Giuseppe Laterza al “Viola-Marchesini” di Rovigo: immaginazione, libri e futuro

L’editore incontra gli studenti delle classi quinte nell’ambito del progetto PESES

L'editore Giuseppe Laterza in visita al Tempio della Rotonda con lo staff dell'IIS
L'editore Giuseppe Laterza in visita al Tempio della Rotonda con lo staff dell'IIS "Viola-Marchesini"

ROVIGO – «Il futuro dipende da noi, da quello che noi facciamo e faremo. E quello che facciamo e faremo dipende da come vediamo il mondo e da come valutiamo le possibilità largamente disponibili del futuro». Per aprire il suo incontro con gli studenti delle classi quinte dell’Itis “Viola” di Rovigo, Giuseppe Laterza, editore e presidente dell’omonima società editrice, cita Karl Popper.

«Non è vero – racconta ad una platea di ragazzi curiosi e attentiche nella società delle competenze leggere sia un surplus non necessario o una perdita di tempo. Leggere – spiega Laterza – serve a sviluppare l’immaginazione e a favorire l’immedesimazione, facoltà fondamentali per abitare il presente, ma soprattutto per costruire un futuro accogliente».

Nel 1901 la facoltà di immaginare è stata fondamentale per Giovanni Laterza, figlio di un falegname pugliese che sognava di fare l’editore e che con i suoi libri, dapprima manuali tecnico-pratici, poi saggi di filosofia, storia, economia e letteratura, ha attraversato oltre un secolo di storia contribuendo a lasciare un segno indelebile nella cultura italiana. E negli anni, l’immaginazione di chi si è succeduto alla guida dell’azienda è stata decisiva per interpretare i grandi cambiamenti sociali, permettendo alla casa editrice di rinnovarsi e di rimanere sul mercato.

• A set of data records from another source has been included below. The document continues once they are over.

==> src/include/sys_cfg.svh <==
`ifndef SYS_CFG_SVH
`define SYS_CFG_SVH

// Requester ports, two tiles and the host.
`define SYS_NUM_PORTS 3

// Cores reached by the wake-up register.
`define SYS_NUM_CORES 4

`define SYS_ADDR_WIDTH 32
`define SYS_DATA_WIDTH 32

// L2 word address width, 1024 words.
`define SYS_L2_ADDR_WIDTH 10

// Address map. Anything outside both windows goes to the external port.
`define SYS_CTRL_BASE 32'h4000_0000
`define SYS_CTRL_END  32'h4000_FFFF
`define SYS_L2_BASE   32'h8000_0000
`define SYS_L2_END    32'hBFFF_FFFF

`endif

==> src/source/sys_pkg.sv <==
`include "sys_cfg.svh"

package sys_pkg;

  typedef logic [`SYS_ADDR_WIDTH-1:0]   addr_t;
  typedef logic [`SYS_DATA_WIDTH-1:0]   data_t;
  typedef logic [`SYS_DATA_WIDTH/8-1:0] strb_t;

  // Targets on the shared bus.
  typedef enum logic [1:0] {
    CTRL_REGS,
    L2_MEMORY,
    EXTERNAL
  } target_e;

  // Control register offsets inside the 64 KiB window.
  localparam logic [15:0] REG_WAKE_UP   = 16'h0000;
  localparam logic [15:0] REG_EOC       = 16'h0004;
  localparam logic [15:0] REG_NUM_CORES = 16'h0008;

endpackage : sys_pkg

==> src/source/sys_bus_if.sv <==
`timescale 1ns/1ns

interface sys_bus_if;

  logic          req;
  logic          gnt;
  sys_pkg::addr_t addr;
  logic          we;
  sys_pkg::data_t wdata;
  sys_pkg::strb_t be;
  logic          rvalid;
  sys_pkg::data_t rdata;

  modport master (
    output req,
    output addr,
    output we,
    output wdata,
    output be,
    input  gnt,
    input  rvalid,
    input  rdata
  );

  modport slave (
    input  req,
    input  addr,
    input  we,
    input  wdata,
    input  be,
    output gnt,
    output rvalid,
    output rdata
  );

endinterface : sys_bus_if

==> src/source/sys_arbiter.sv <==
`timescale 1ns/1ns

`include "sys_cfg.svh"

module sys_arbiter (
  input  logic                                   clk_i,
  input  logic                                   rst_n_i,
  input  logic           [`SYS_NUM_PORTS-1:0]    req_i,
  input  sys_pkg::addr_t [`SYS_NUM_PORTS-1:0]    addr_i,
  input  logic           [`SYS_NUM_PORTS-1:0]    we_i,
  input  sys_pkg::data_t [`SYS_NUM_PORTS-1:0]    wdata_i,
  input  sys_pkg::strb_t [`SYS_NUM_PORTS-1:0]    be_i,
  output logic           [`SYS_NUM_PORTS-1:0]    gnt_o,
  output logic           [`SYS_NUM_PORTS-1:0]    rvalid_o,
  output sys_pkg::data_t [`SYS_NUM_PORTS-1:0]    rdata_o,
  sys_bus_if.master                              bus
);

  localparam int unsigned NumPorts = `SYS_NUM_PORTS;
  localparam int unsigned IdWidth  = (NumPorts > 1) ? $clog2(NumPorts) : 1;

  logic [IdWidth-1:0] rr_q;
  logic [IdWidth-1:0] sel;
  logic               found;
  logic               push;
  logic               pop;

  // Source IDs of granted transfers, in grant order.
  logic [IdWidth-1:0] id_fifo_q [2];
  logic               wr_ptr_q;
  logic               rd_ptr_q;
  logic [1:0]         id_cnt_q;
  logic [IdWidth-1:0] head_id;

  // First requester at or after the pointer.
  always_comb begin
    int unsigned idx;
    sel   = rr_q;
    found = 1'b0;
    for (int unsigned i = 0; i < NumPorts; i++) begin
      idx = int'(rr_q) + i;
      if (idx >= NumPorts) begin
        idx = idx - NumPorts;
      end
      if (!found && req_i[idx]) begin
        found = 1'b1;
        sel   = IdWidth'(idx);
      end
    end
  end

  assign bus.req   = found;
  assign bus.addr  = addr_i[sel];
  assign bus.we    = we_i[sel];
  assign bus.wdata = wdata_i[sel];
  assign bus.be    = be_i[sel];

  assign push = bus.req & bus.gnt;
  assign pop  = bus.rvalid;

  always_comb begin
    gnt_o      = '0;
    gnt_o[sel] = found & bus.gnt;
  end

  always_ff @(posedge clk_i or negedge rst_n_i) begin
    if (!rst_n_i) begin
      rr_q     <= '0;
      wr_ptr_q <= 1'b0;
      rd_ptr_q <= 1'b0;
      id_cnt_q <= '0;
    end else begin
      if (push) begin
        rr_q <= (sel == IdWidth'(NumPorts - 1)) ? '0 : sel + 1'b1;
      end
      wr_ptr_q <= wr_ptr_q ^ push;
      rd_ptr_q <= rd_ptr_q ^ pop;
      id_cnt_q <= id_cnt_q + 2'(push) - 2'(pop);
    end
  end

  always_ff @(posedge clk_i) begin
    if (push) begin
      id_fifo_q[wr_ptr_q] <= sel;
    end
  end

  // Steer each response to the port at the head of the FIFO.
  assign head_id = id_fifo_q[rd_ptr_q];

  always_comb begin
    rvalid_o          = '0;
    rvalid_o[head_id] = bus.rvalid;
  end

  assign rdata_o = {NumPorts{bus.rdata}};

  id_fifo_no_overflow: assert property (@(posedge clk_i) disable iff (!rst_n_i)
    push |-> id_cnt_q != 2'd2);

  rvalid_has_id: assert property (@(posedge clk_i) disable iff (!rst_n_i)
    bus.rvalid |-> id_cnt_q != 2'd0);

endmodule : sys_arbiter

==> src/flat_wrapper.sv <==
// flat-port wrapper written by rule: the top's interface ports become plain ports
module sys_arbiter_flat 
  (clk_i, rst_n_i, req_i, addr_i, we_i, wdata_i, be_i, gnt_o, rvalid_o, rdata_o, bus_req, bus_addr, bus_we, bus_wdata, bus_be, bus_gnt, bus_rvalid, bus_rdata);
  sys_bus_if bus_i ();
  input  logic clk_i;
  input  logic rst_n_i;
  input  logic           [`SYS_NUM_PORTS-1:0] req_i;
  input  sys_pkg::addr_t [`SYS_NUM_PORTS-1:0] addr_i;
  input  logic           [`SYS_NUM_PORTS-1:0] we_i;
  input  sys_pkg::data_t [`SYS_NUM_PORTS-1:0] wdata_i;
  input  sys_pkg::strb_t [`SYS_NUM_PORTS-1:0] be_i;
  output logic           [`SYS_NUM_PORTS-1:0] gnt_o;
  output logic           [`SYS_NUM_PORTS-1:0] rvalid_o;
  output sys_pkg::data_t [`SYS_NUM_PORTS-1:0] rdata_o;
  output wire logic [$bits(bus_i.req)-1:0] bus_req;
  output wire logic [$bits(bus_i.addr)-1:0] bus_addr;
  output wire logic [$bits(bus_i.we)-1:0] bus_we;
  output wire logic [$bits(bus_i.wdata)-1:0] bus_wdata;
  output wire logic [$bits(bus_i.be)-1:0] bus_be;
  input wire logic [$bits(bus_i.gnt)-1:0] bus_gnt;
  input wire logic [$bits(bus_i.rvalid)-1:0] bus_rvalid;
  input wire logic [$bits(bus_i.rdata)-1:0] bus_rdata;
  assign bus_req = bus_i.req;
  assign bus_addr = bus_i.addr;
  assign bus_we = bus_i.we;
  assign bus_wdata = bus_i.wdata;
  assign bus_be = bus_i.be;
  assign bus_i.gnt = bus_gnt;
  assign bus_i.rvalid = bus_rvalid;
  assign bus_i.rdata = bus_rdata;
  sys_arbiter u_core (.clk_i(clk_i), .rst_n_i(rst_n_i), .req_i(req_i), .addr_i(addr_i), .we_i(we_i), .wdata_i(wdata_i), .be_i(be_i), .gnt_o(gnt_o), .rvalid_o(rvalid_o), .rdata_o(rdata_o), .bus(bus_i));
endmodule
==> config.mk <==
export PLATFORM = sky130hd
export DESIGN_NAME = sys_arbiter_flat
export DESIGN_NICKNAME = d
export VERILOG_FILES = /design/src/source/sys_pkg.sv /design/src/source/sys_bus_if.sv /design/src/source/sys_arbiter.sv /design/src/flat_wrapper.sv
export VERILOG_INCLUDE_DIRS = /design/src /design/src/include
export SDC_FILE = /design/constraint.sdc
export NUM_CORES = 1
export LEC_CHECK = 0
export BUFFER_PORTS_ARGS = -buffer_cell sky130_fd_sc_hd__buf_2
export CORE_AREA = 2 2 162 164
export CTS_CLUSTER_SIZE = 28
export DETAILED_ROUTE_END_ITERATION = 6
export DIE_AREA = 0 0 164 166
export PLACE_DENSITY = 0.44
export SLEW_MARGIN = 20
export SYNTH_ARGS = -nofsm -noshare
export SYNTH_HDL_FRONTEND = slang
export SYNTH_SLANG_ARGS = --single-unit
==> constraint.sdc <==
create_clock -name clk_i -period 3.6 [get_ports clk_i]
set_input_delay 0.72 -clock clk_i [delete_from_list [all_inputs] [get_ports clk_i]]
set_output_delay 0.72 -clock clk_i [all_outputs]
set_load 0.02 [all_outputs]
==> flow_summary.toml <==
[outcome]
run_status = "finished clean"

[timing]
worst_pin_slew_ns = 0.361
slew_headroom = 0.758
report.final.slew_viol_count = 0
fin_ws_ns = 0.103
period_needed_ns = 3.50
setup_viol = 0
fin_crit_sh = 0.972
skew_ns = 0.00125
finalHoldViolCount = 0
clock.fmax_mhz = 286

[synthesis]
yosysWarningCount = 0
synth.area.mux_share = 0.0286
syn-num-nets = 587
synthXorXnorAreaFrac = 0.00318
synthAdderAreaFrac = 0.0273
ys_seq_area_frac = 0.0800
synthCells = 335
synth_top_family_by_area = "buffers and inverters"
syn_area_um2 = 2750
post_synth_and_or_nand_nor_area_fraction = 0.218
synthArstFlopShare = 0.500
synth_compound_area_frac = 0.307
synth_edf_count = 4
avgSynthCellArea_um2 = 8.21
ys.flop_type = "edfxtp_1"
synth_cell_types = 40
ys_seq_elements = 8

[power]
power.density_nw_per_um2 = 1250
swShare = 0.556
switching_power_mw = 2.87
p_total_mw = 5.16
p_leak_nw = 2.08
seqPwrFrac = 0.039
combPwrFrac = 0.924
clkPwrFrac = 0.037
p_int_mw = 2.29
peakVddDrop_mv = 0.450

[floorplan]
die_area_um2 = 27200
io_pins = 418
die_w_um = 164
start_util = 0.107
fp.dieH_um = 166
rows = 59
coreArea_um2 = 25600

[final_layout]
final_cell_mix = "buf_2 (289), and2_1 (69), a221o_1 (59)"
area_growth_pct = 49.8
n_antenna_cell = 0
layout_commonest_cell = "buf_2"
drive_gt1_frac = 0.654
fillers = 2926
final_nets = 779

[placement]
pre_cts_ws_ns = 0.186
port-buffer-count = 289
gp_congestion = 0.778
dp_hpwl_um = 10800

[critical_path]
worstPathMaxFanout = 38
critPathLaunchType = "register"
slowest_stage = "dfrtp_2"
worstSetupEndpointType = "output pin"
required_ns = 2.88
arrival_ns = 2.78
path_class = "register to output pin"
critical-path-max-stage-delay_ns = 0.44
crit_chain = "inv_2 > ha_1 > and3b_1 > a21oi_4 > nand2_1 > o311a_2 > buf_12 > a221o_1 > buf_2"
ff2ff_path_depth = 8
r2r_setup_slack_ns = 1.27

[route]
antenna_left = 0
via_per_inst = 3.73
drt-initial-drc-count = 132
routed_wl_um = 13200
vias = 3210
drt_pass1_iterations = 4
wl_per_cell_um = 15.3
drc = 0

[global_route]
antenna_found_initial = 4
grt.total_usage = 0.0860
grt_pass1_wl_um = 18200
grt-ovfl-total = 0
grt_max_degree = 39
grt_pass1_vias = 3252

[clocking]
root_buffer = "clkbuf_16"
ctsHoldBuffers = 0
cts_inserted_buffers = 3
clock-sinks = 8
cts-htree-levels = 1
cts_tree = "done"
clockBufferDepth = 2
clkTransAtPathRegs_ns = 0.04
clk_latency_ns = 0.23

[min_path]
min_path_type = "input pin to async pin"

[job]
maxCapViolations = 0
[power groups by stage]
stage	registers, mW	clock network [mW]	logic [mW]
2_1_floorplan	0.175	0	3.36
3_3_place_gp	0.191	0	4.47
3_5_place_dp	0.194	0	4.47
4_1_cts	0.193	0.195	4.68
5_1_grt	0.209	0.203	5.10
6_report	0.200	0.192	4.77
[worst max-delay path: cells and delay by family (launching register included)]
kind | cells | cell delay [ns]
flip-flops | 1 | 0.44
AND/OR/NAND/NOR | 2 | 0.34
adder cells (fa/ha/maj) | 1 | 0.22
buffers and inverters | 3 | 0.44
AO/OA/AOI/OAI | 3 | 1.05
[path summary, 6_finish.rpt]
check                                           startpoint                          to
max in group asynchronous                          rst_n_i  u_core.rr_q[0]$_DFFE_PN0P_
worst max register to register  u_core.rr_q[1]$_DFFE_PN0P_  u_core.rr_q[0]$_DFFE_PN0P_
worst min-delay path                               rst_n_i   u_core.rd_ptr_q$_DFF_PN0_
worst max-delay path            u_core.rr_q[1]$_DFFE_PN0P_                bus_addr[27]
worst min register to register   u_core.rd_ptr_q$_DFF_PN0_   u_core.rd_ptr_q$_DFF_PN0_
min in group clk_i               u_core.rd_ptr_q$_DFF_PN0_   u_core.rd_ptr_q$_DFF_PN0_
[synth_stat cells (3+ instances only)]
cell,n,area (um^2)
ha_1,6,75.1
mux2i_1,3,30.0
nand2_1,7,26.3
edfxtp_1,4,120
buf_2,6,30.0
clkbuf_1,7,26.3
dfrtp_1,4,100
a21oi_1,3,15.0
a221o_1,59,591
mux2_2,3,33.8
buf_4,99,743
buf_6,8,90.1
nor2_1,7,26.3
a221o_2,10,113
and2_1,70,438
nand2b_1,3,18.8
inv_1,9,33.8
[metal layers]
layer,GRT usage,routed length (um),share of wire
met5,0,54,0.0041
met4,0.0195,214,0.016
met3,0.0245,1160,0.088
met2,0.144,6200,0.47
met1,0.109,5580,0.42
[kinds of logic (layout without fill, tap and decap cells)]
logic type / count (synthesis) / in the layout
AOI/OAI and AO/OA: 86 / 86
xor gates and xnor gates: 1 / 1
and+or+nand+nor: 98 / 98
adders and majority gates: 6 / 6
muxes: 7 / 7
buffers and inverters: 129 / 320
DFF: 8 / 8
[stage by stage]
step                      utilization  hold WS (ns)  cell area [um^2]  cells  setup TNS [ns]
final                           0.161         0.297              4120    861               0
after CTS                       0.156         0.301              4010    854               0
after global placement          0.151         0.548              3860    848               0
after global routing            0.161         0.300              4120    861          -0.256
after detailed placement        0.151         0.546              3860    848               0
after floorplan                     -         0.424              2750    335               0
[cell type report]
cell class	count	area, um^2	share of cell area
sequential	8	223	0.0540
multi-input combinational	198	1670	0.405
timing repair buffer	307	1700	0.412
clock buffer	4	78.8	0.0191
tap	335	419	0.102
inverter	9	33.8	0.00820
[sequential cells by signal, summed over array words and instances, names as in the netlist]
| register | flops |
|---|---|
| u_core.id_fifo_q | 4 |
| u_core.rr_q | 2 |
| u_core.rd_ptr_q | 1 |
| u_core.wr_ptr_q | 1 |
[what timing repair did]
action / 4_1_cts / 5_1_grt
endpoints found under the setup margin: 40 / 69
cloned: 1 / 1
pin swaps: 1 / 5
setup buffers: 1 / 6
resized for setup: 6 / 14
(Power assumes the default switching activity.)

«Il lavoro dell’imprenditore – racconta ancora l’editore pugliese – è fatto di rischio ma anche di tanta immaginazione, quella che sa anticipare i bisogni trasformandoli in domanda. È così per i libri e lo è per tanti prodotti immessi sul mercato che sono nati proprio da un pensiero sul mondo e sulle cose del mondo. Accadde per il salvavita Beghelli, creato immaginando il bisogno di sentirsi accuditi e protetti di tanti anziani soli, fu così per la lavatrice nata da chi pensava a un mondo in cui le donne sarebbero state libere dalle incombenze domestiche».

Parlando dell’immedesimazione, citando Alessandro Barbero, Mariana Mazzucato, John Keynes, ma anche David Levithan, Giuseppe Laterza spiega ai ragazzi quanto i libri siano strumenti privilegiati per imparare a mettersi nei panni degli altri, a comprendere in maniera profonda situazioni ed eventi, a sviluppare l’empatia, a costruire relazioni autentiche, fondamentali per arrivare a definire l’unicità di ciascuno.

L’incontro che Giuseppe Laterza ha fatto con gli studenti del “Viola” – nell’ambito del progetto PESES dell’Università Cattolica di Milano e coordinato dalla prof.ssa Giuliana Simeone, docente di Diritto al Viola – è un viaggio nelle pagine dei libri e del pensiero di tanti intellettuali e uomini di cultura: non solo filosofi, ma economisti, costituzionalisti e giuristi, storici, scienziati, narratori.

L’editore Giuseppe Laterza

«Lo scrittore – aggiunge – è sempre un intellettuale quando riesce in maniera chiara a raccontare una visione del mondo che ci permetta di ordinare il caos, di aprirci nuove finestre, punti di vista inaspettati, interrogativi mai posti che poi diventano urgenti. È la forza del pensiero critico, l’unico antidoto a ogni forma di omologazione o dittatura, presidio concreto di libertà e baluardo dell’identità».

L’incontro, a cui ha partecipato anche la sindaca Valeria Cittadin, è stato chiuso dal Dirigente dell’IIS Viola-Marchesini, Francesco Lazzarini, che ha sostenuto da subito la bontà del progetto PESES, ritenendolo una splendida opportunità di arricchimento per gli studenti e per la città. Accompagnato da alcuni docenti della scuola, l’editore ha visitato la città di Rovigo, il suo edificio simbolo, la Rotonda, la mostra dedicata a Giannantonio Cibotto e gustato la cucina tipica. In fondo, come sostiene Giuseppe Laterza, «La cultura e la lettura sono una questione di piacere, oppure non sono».